We are interested in retrieving data from cdf through the odata service. We would do this not from Power BI, but from another Power Platform component, namely Dataverse. (the purpose would be to create "virtual tables" there which we could query, and in that way we could control access to the data more granularly then we are able to thorough the Cognite API)
The documentation we find only mentions the OData connector in relation to Power BI (e.g. Cognite Power BI connector | Cognite documentation (cogniteapp.com) and Tips and best practices | Cognite Documentation).

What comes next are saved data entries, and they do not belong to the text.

==> src/rtl/cam_vip_seq_ctrl.sv <==
// Camera VIP timing sequencer: vsync/href framing, pixel pointers
// and round-robin frame-buffer select from a runtime config.
module cam_vip_seq_ctrl #(
  parameter int CNT_W   = 32,
  parameter int PTR_W   = 16,
  parameter int MAX_BUF = 4
) (
  input  logic                         cam_clk_o,
  input  logic                         s_rstn,
  input  logic                         start_i,
  input  logic                         stop_i,
  input  logic [PTR_W-1:0]             cfg_hres_i,
  input  logic [PTR_W-1:0]             cfg_vres_i,
  input  logic [PTR_W-1:0]             cfg_hblank_i,
  input  logic [7:0]                   cfg_vsync_lines_i,
  input  logic [7:0]                   cfg_vbp_lines_i,
  input  logic [7:0]                   cfg_vfp_lines_i,
  input  logic [15:0]                  cfg_nframes_i,
  input  logic [$clog2(MAX_BUF):0]     cfg_nbuf_i,
  output logic                         busy_o,
  output logic                         vsync_o,
  output logic                         href_o,
  output logic                         bytesel_o,
  output logic [PTR_W-1:0]             col_o,
  output logic [PTR_W-1:0]             line_o,
  output logic [CNT_W-1:0]             pix_addr_o,
  output logic [$clog2(MAX_BUF)-1:0]   bufsel_o,
  output logic                         frame_done_o,
  output logic                         seq_done_o,
  output logic                         err_o
);

  localparam int BUF_W = $clog2(MAX_BUF);
  localparam int NB_W  = BUF_W + 1;

  typedef enum logic [2:0] {
    S_IDLE, S_VSYNC, S_VBP, S_ACTIVE, S_HBLANK, S_VFP
  } st_t;

  st_t              state_q, state_d;
  logic [CNT_W-1:0] tmr_q, tmr_d;

  logic [PTR_W-1:0] sh_hres, sh_vres, sh_hblank;
  logic [7:0]       sh_vs, sh_vbp, sh_vfp;
  logic [15:0]      sh_nfr;
  logic [NB_W-1:0]  sh_nbuf;
  logic             stop_q;
  logic [15:0]      frm_q;

  logic             idle, cfg_ok, go, bad;
  logic [PTR_W-1:0] u_hres, u_hblank;
  logic [7:0]       u_vs, vs_n;
  logic [CNT_W-1:0] lp, vs_len, vbp_len, vfp_len, act_len;
  logic             tmr_last, line_last, col_last, vfp_end, end_seq;
  logic [15:0]      fr_next;
  logic [NB_W-1:0]  nb_inc;

  logic             busy_d, vsync_d, href_d, bsel_d;
  logic [PTR_W-1:0] col_d, line_d;
  logic [CNT_W-1:0] addr_d;
  logic [BUF_W-1:0] buf_d;
  logic             fdone_d, sdone_d, err_d;

  assign idle   = (state_q == S_IDLE);
  assign cfg_ok = (cfg_hres_i != '0) && (cfg_vres_i != '0)
               && (cfg_nbuf_i != '0)
               && (cfg_nbuf_i <= NB_W'(MAX_BUF));
  assign go     = idle && start_i && cfg_ok;
  assign bad    = idle && start_i && !cfg_ok;

  // Load lengths come from the live inputs only at the start edge.
  assign u_hres   = idle ? cfg_hres_i : sh_hres;
  assign u_hblank = idle ? cfg_hblank_i : sh_hblank;
  assign u_vs     = idle ? cfg_vsync_lines_i : sh_vs;
  assign vs_n     = (u_vs == 8'd0) ? 8'd1 : u_vs;

  assign lp      = CNT_W'(u_hres) + CNT_W'(u_hres) + CNT_W'(u_hblank);
  assign vs_len  = CNT_W'(vs_n) * lp;
  assign vbp_len = CNT_W'(sh_vbp) * lp;
  assign vfp_len = (sh_vfp == 8'd0) ? CNT_W'(1) : CNT_W'(sh_vfp) * lp;
  assign act_len = CNT_W'(sh_hres) + CNT_W'(sh_hres);

  assign tmr_last  = (tmr_q == CNT_W'(1));
  assign line_last = (line_o == sh_vres - PTR_W'(1));
  assign col_last  = bytesel_o && (col_o == sh_hres - PTR_W'(1));
  assign vfp_end   = (state_q == S_VFP) && tmr_last;
  assign fr_next   = frm_q + 16'd1;
  assign end_seq   = stop_q || ((sh_nfr != 16'd0) && (fr_next == sh_nfr));
  assign nb_inc    = NB_W'(bufsel_o) + NB_W'(1);

  // State, timer, shadow config, stop flag and frame counter.
  always_ff @(posedge cam_clk_o or negedge s_rstn) begin
    if (!s_rstn) begin
      state_q   <= S_IDLE;
      tmr_q     <= '0;
      sh_hres   <= '0;
      sh_vres   <= '0;
      sh_hblank <= '0;
      sh_vs     <= '0;
      sh_vbp    <= '0;
      sh_vfp    <= '0;
      sh_nfr    <= '0;
      sh_nbuf   <= '0;
      stop_q    <= 1'b0;
      frm_q     <= '0;
    end else begin
      state_q <= state_d;
      tmr_q   <= tmr_d;
      if (go) begin
        sh_hres   <= cfg_hres_i;
        sh_vres   <= cfg_vres_i;
        sh_hblank <= cfg_hblank_i;
        sh_vs     <= cfg_vsync_lines_i;
        sh_vbp    <= cfg_vbp_lines_i;
        sh_vfp    <= cfg_vfp_lines_i;
        sh_nfr    <= cfg_nframes_i;
        sh_nbuf   <= cfg_nbuf_i;
      end
      if (idle) begin
        stop_q <= go && stop_i;
        frm_q  <= '0;
      end else if (vfp_end) begin
        stop_q <= end_seq ? 1'b0 : (stop_q | stop_i);
        frm_q  <= end_seq ? '0 : fr_next;
      end else if (stop_i) begin
        stop_q <= 1'b1;
      end
    end
  end

  // Next state and timer reload on every state entry.
  always_comb begin
    state_d = state_q;
    tmr_d   = tmr_q - CNT_W'(1);
    unique case (state_q)
      S_IDLE: begin
        tmr_d = '0;
        if (go) begin
          state_d = S_VSYNC;
          tmr_d   = vs_len;
        end
      end
      S_VSYNC: begin
        if (tmr_last) begin
          if (sh_vbp != 8'd0) begin
            state_d = S_VBP;
            tmr_d   = vbp_len;
          end else begin
            state_d = S_ACTIVE;
            tmr_d   = act_len;
          end
        end
      end
      S_VBP: begin
        if (tmr_last) begin
          state_d = S_ACTIVE;
          tmr_d   = act_len;
        end
      end
      S_ACTIVE: begin
        if (tmr_last) begin
          if (line_last) begin
            state_d = S_VFP;
            tmr_d   = vfp_len;
          end else if (sh_hblank != '0) begin
            state_d = S_HBLANK;
            tmr_d   = CNT_W'(sh_hblank);
          end else begin
            state_d = S_ACTIVE;
            tmr_d   = act_len;
          end
        end
      end
      S_HBLANK: begin
        if (tmr_last) begin
          state_d = S_ACTIVE;
          tmr_d   = act_len;
        end
      end
      S_VFP: begin
        if (tmr_last) begin
          if (end_seq) begin
            state_d = S_IDLE;
            tmr_d   = '0;
          end else begin
            state_d = S_VSYNC;
            tmr_d   = vs_len;
          end
        end
      end
      default: begin
        state_d = S_IDLE;
        tmr_d   = '0;
      end
    endcase
  end

  // Next values of the registered outputs.
  always_comb begin
    busy_d  = (state_d != S_IDLE);
    vsync_d = (state_d == S_VSYNC);
    href_d  = (state_d == S_ACTIVE);
    bsel_d  = bytesel_o;
    col_d   = col_o;
    line_d  = line_o;
    addr_d  = pix_addr_o;
    buf_d   = bufsel_o;
    fdone_d = 1'b0;
    sdone_d = 1'b0;
    err_d   = bad;
    unique case (1'b1)
      (state_q == S_ACTIVE): begin
        bsel_d = ~bytesel_o;
        if (bytesel_o) begin
          if (col_last) begin
            col_d = '0;
            if (line_last) begin
              line_d = '0;
              addr_d = '0;
            end else begin
              line_d = line_o + PTR_W'(1);
              addr_d = pix_addr_o + CNT_W'(1);
            end
          end else begin
            col_d  = col_o + PTR_W'(1);
            addr_d = pix_addr_o + CNT_W'(1);
          end
        end
      end
      (state_q == S_HBLANK): begin
      end
      vfp_end: begin
        fdone_d = 1'b1;
        buf_d   = (nb_inc >= sh_nbuf) ? '0 : bufsel_o + BUF_W'(1);
        if (end_seq) begin
          sdone_d = 1'b1;
          buf_d   = '0;
        end
      end
      default: begin
        bsel_d = 1'b0;
        col_d  = '0;
        line_d = '0;
        addr_d = '0;
        if (idle) buf_d = '0;
      end
    endcase
  end

  // Output registers.
  always_ff @(posedge cam_clk_o or negedge s_rstn) begin
    if (!s_rstn) begin
      busy_o       <= 1'b0;
      vsync_o      <= 1'b0;
      href_o       <= 1'b0;
      bytesel_o    <= 1'b0;
      col_o        <= '0;
      line_o       <= '0;
      pix_addr_o   <= '0;
      bufsel_o     <= '0;
      frame_done_o <= 1'b0;
      seq_done_o   <= 1'b0;
      err_o        <= 1'b0;
    end else begin
      busy_o       <= busy_d;
      vsync_o      <= vsync_d;
      href_o       <= href_d;
      bytesel_o    <= bsel_d;
      col_o        <= col_d;
      line_o       <= line_d;
      pix_addr_o   <= addr_d;
      bufsel_o     <= buf_d;
      frame_done_o <= fdone_d;
      seq_done_o   <= sdone_d;
      err_o        <= err_d;
    end
  end

endmodule

==> config.mk <==
export PLATFORM = sky130hd
export DESIGN_NAME = cam_vip_seq_ctrl
export DESIGN_NICKNAME = d
export VERILOG_FILES = /design/src/rtl/cam_vip_seq_ctrl.sv
export SDC_FILE = /design/constraint.sdc
export NUM_CORES = 2
export LEC_CHECK = 0
export CAP_MARGIN = 20
export CORE_MARGIN = 1
export CORE_UTILIZATION = 65
export CTS_CLUSTER_SIZE = 10
export DETAILED_ROUTE_END_ITERATION = 7
export PLACE_DENSITY = 0.86
export SETUP_SLACK_MARGIN = 0.02
export SLEW_MARGIN = 30
export SYNTH_ARGS = -nofsm -noshare
export SYNTH_HDL_FRONTEND = slang
export SYNTH_SLANG_ARGS = --single-unit
==> constraint.sdc <==
create_clock -name cam_clk_o -period 13.8 [get_ports cam_clk_o]
set_clock_uncertainty 0.05 [all_clocks]
set_input_delay 2.76 -clock cam_clk_o [delete_from_list [all_inputs] [get_ports cam_clk_o]]
set_output_delay 2.76 -clock cam_clk_o [all_outputs]
set_load 0.05 [all_outputs]
==> impl_metrics.csv <==
group,metric,value,unit
clock_network,clk_pin_slew,0.06,ns
place,place_inst,3981,
worst_setup_path,required,14.17,ns
pwr,finalPower,1350,µW
routing,drtPass1Iterations,8,
timing,fin_worst_hold_slack,0.427,ns
place,port_buffers,167,
synth,synth_top_area_share,21.1,%
cells_and_area,layout.nets,4027,
cells_and_area,fillers,3202,
timing,fin_crit,10.86,ns
cells_and_area,fin_util,73.6,%
timing,drv_slew,0,
global_routing,gr-total-overflow,0,
timing,setup-tns-final,0,ns
routing,wl_per_cell,22.7,µm
global_routing,grt_pass1_vias,26200,
pwr,powerDensity,44.6,nW/µm²
cells_and_area,areaGrowthSynthToFinish,10.7,%
timing,setup_viol,0,
synth,syn_area,27400,µm²
floorplanning,core-area,41200,µm²
timing,max_freq,92.1,MHz
routing,vias,26400,
global_routing,antenna_found_initial,4,
place,post-dp-hpwl,69000,µm
synth,async_flop_share,100,%
hold_path,min_path_cells,2,
hold_path,hp-start,"sh_vs[3]",
clock_network,cts_resized,0,
synth,synth_area_leaders,"fa_1, dfrtp_1, ha_1, nand2_1, inv_1",
routing,wl,91400,µm
synth,synth_flop_cell,"dfrtp_1",
routing,viasPerCell,6.57,
hold_path,hold_class,"reg2reg",
synth,ys_seq_area_share,19.7,%
timing,fin_crit_sh,78.7,%
timing,finalHoldViolations,0,
worst_setup_path,cpMostUsedCell,"fa_1",
run_status,status,"finished, violations left",
worst_setup_path,regToRegEndpoint,"tmr_q[24]",
synth,netlist-cell-type-count,91,
worst_setup_path,crit_path_max_incr_delay,0.53,ns
cells_and_area,final-seq-area,5410,µm²
clock_network,ctsHoldBuffers,0,
clock_network,cts_tree,"yes",
global_routing,grt_usage,42.6,%
floorplanning,die_h,207,µm
floorplanning,start_util,66.5,%
routing,drc,9,
worst_setup_path,crit_type,"in2reg",
routing,drt-initial-drc-count,3249,
worst_setup_path,cp_max_fo,24,
floorplanning,dieArea,43000,µm²
worst_setup_path,worstSetupStartpointType,"primary input",
synth,synth-edff-count,0,
timing,relSlewSlack,27.5,%
floorplanning,rows,74,
floorplanning,io_pins,168,
synth,syn_nets,3949,
worst_setup_path,r2r_slack,4.22,ns
synth,synth-warning-count,0,
worst_setup_path,r2r_cells,31,
clock_network,cts_buffer_depth,3,
synth,yosysTopAreaCell,"fa_1",
worst_setup_path,crit_path_top_delay_cell,"clkdlybuf4s50_1",
cells_and_area,drive_gt1_share,4.53,%
place,gp_congestion,1.11,
hold_path,holdPathEnd,"sh_vs[3]",
run_status,violations,"design-rule violations",
pwr,vdd_ir_drop_max,0.0000910,V
clock_network,worstSkewPairLatency,0.58,ns
pwr,power.leakage,0.0149,µW
global_routing,grt_max_degree,78,
timing,rsz0062_at_grt,"no",
clock_network,cts_made_buffers,27,
cells_and_area,final_cells,4023,
clock_network,root_buffer,"clkbuf_16",
cells_and_area,multiInputGateArea,20000,µm²
synth,syn_inst,3400,
clock_network,clock-sinks,216,
synth,syn_avg_cell_area,8.06,µm²
worst_setup_path,endpoint_kind,"flop",
worst_setup_path,rr_startpoint,"state_q[0]",
worst_setup_path,crit_arrival,11.23,ns
global_routing,grt_pass1_wl,144000,µm
synth,ys_ff_latch,216,
timing,max_slew.worst_pin.slew,1.07,ns
job,cap_violations,0,
clock_network,postCtsSetupBuffers,0,
routing,ant_nets,0,
floorplanning,die_x,207,µm
clock_network,htree_levels,1,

Is Cognite's OData service specifically tailored for Power BI, or is it a full implementation according to the OData standard? Is anyone able to recommend for or against attempting the proposed approach?
In case the service implements the standard, does anyone know which version of the standard is it?
OData service capabilities
Best answer by Dag Brattli
Hi, it’s correct that the OData service is specifically tailored as the backend for the Power BI connector. But it’s also a fully implemented OData API. However, the OData standard has many optional features, so two “compliant” OData client and servers may still not be able to talk with each other. The CDF OData service is self-describing so you (or an OData client) may inspect the service the following way:
- The service always returns the header: `odata-version: 4.0` as part of the HTTP response
- The service document lists the supported CDF resources (entity sets) relative to the service document: https://api.cognitedata.com/odata/v1/projects/publicdata/
- The metadata document lists the schema in detail for each of the entity sets and specifies which queries are supported. https://api.cognitedata.com/odata/v1/projects/publicdata/$metadata
Note that the two URLs above do not require authentication so you may click on them here with your web browser. But any query that returns data will require a valid bearer token (Authorization header). If the OData client reads and uses the metadata document, then things may work (or not).
If not, you may also use a normal HTTP client (non-OData) with pre-defined queries (i.e. use Fiddler with Power BI to learn how to generate query URLs). All HTTP queries are HTTP GET so they are easy to generate yourself. Then you need something to parse the JSON response so that the data may be consumed by the client application.
Hope this information was useful.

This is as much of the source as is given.